Perhaps no modern leader was as reliant on “political will” as China’s late strongman, Mao Zedong. With the death of Joseph Stalin, China’s “Great Helmsman” saw an opportunity to turn himself into the penultimate leader of the communist world. Yet, Mao’s China was an impoverished, backward society still reeling from decades of civil war and years of brutal Japanese occupation. In one of the most audacious attempts at using “political will” alone to defy the laws of economics, Mao launched the so-called “Great Leap Forward” to accelerate China’s industrialization.
Conceived in the summer of 1957, the program was meant to transform China from an agricultural nation to an industrial powerhouse overnight. The Chinese strongman thought that, in just a matter of 15 years, it was possible to overtake industrialized nations such as Britain, which had experienced industrial revolution more than a century earlier.
As Mao’s biographer Jung Chang explains, “Mao’s rule was best understood in terms of a medieval court, in which he exercised spellbinding power over his courtiers and subjects.” Personalistic rule trumped sound policy.
Driven more by hubris than public policy knowledge, Mao forced millions of Chinese farmers into collectivized farms and large-scale steel production. Peasants were also corralled into backyard steel furnaces, which devoured their pots, pans, and basic farming tools.
Although large masses were under the spell of his charismatic leadership, Mao’s delusional ideas met resistance among knowledgeable bureaucrats. Huang Jing, chairman of a commission on technological development, was forced into suicide, while defense minister Peng Dehuai was purged after exposing the extent of Mao’s disastrous policy in the 1959 Lushan Conference among party leaders.
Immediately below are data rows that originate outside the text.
$ cat src/rtl/strap_pkg.sv
package strap_pkg;
  // Width of a counter that has to reach n-1.
  function automatic int cnt_width(input int n);
    return (n < 2) ? 1 : $clog2(n);
  endfunction

  // Pin index of the mode strap; the indices below it hold the frequency select.
  function automatic int mode_index(input int fsel_bits);
    return fsel_bits;
  endfunction
endpackage

$ cat src/rtl/strap_sync.sv
module strap_sync #(
  parameter int WIDTH = 5
) (
  input  logic             clk,
  input  logic             rst_n,
  input  logic [WIDTH-1:0] d,
  output logic [WIDTH-1:0] q
);
  for (genvar i = 0; i < WIDTH; i++) begin : g_bit
    logic s1, s2;
    always_ff @(posedge clk or negedge rst_n) begin
      if (!rst_n) begin
        s1 <= 1'b0;
        s2 <= 1'b0;
      end else begin
        s1 <= d[i];
        s2 <= s1;
      end
    end
    assign q[i] = s2;
  end
endmodule

$ cat src/rtl/strap_window_timer.sv
module strap_window_timer #(
  parameter int WINDOW = 28636
) (
  input  logic clk,
  input  logic rst_n,
  output logic tc
);
  import strap_pkg::*;
  localparam int CW = cnt_width(WINDOW);
  localparam logic [CW-1:0] LAST = CW'(WINDOW - 1);

  logic [CW-1:0] cnt;
  logic          expired;

  always_ff @(posedge clk or negedge rst_n) begin
    if (!rst_n) begin
      cnt     <= '0;
      expired <= 1'b0;
    end else if (!expired) begin
      if (cnt == LAST) expired <= 1'b1;
      else             cnt     <= cnt + 1'b1;
    end
  end

  assign tc = !expired && (cnt == LAST);

  a_r2_cnt_in_range: assert property (@(posedge clk) disable iff (!rst_n)
    cnt <= LAST);
  a_r2_tc_single: assert property (@(posedge clk) disable iff (!rst_n)
    tc |=> !tc);
  a_r2_expired_sticky: assert property (@(posedge clk) disable iff (!rst_n)
    expired |=> expired);
endmodule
As predicted by experts, the “Great Leap Forward” turned into the “Great Chinese Famine,” the worst in human history. Yang Jisheng, a senior reporter for state media Xinhua, estimated the eventual death toll at 36 million people. In a more recent study, Hong Kong-based scholar Frank Dikotter argues that “The death toll stands at a minimum of 45 million excess deaths.”
Mao later tried to export his disastrous model of political voluntarism to neighboring countries. Among his most ardent protégés were notorious Khmer Rouge leaders Ieng Sary and even more notorious Pol Pot, who reassured his Chinese mentor that “we will be sure to act according to your words,” and reiterated how the “works of Chairman Mao have led our entire party.”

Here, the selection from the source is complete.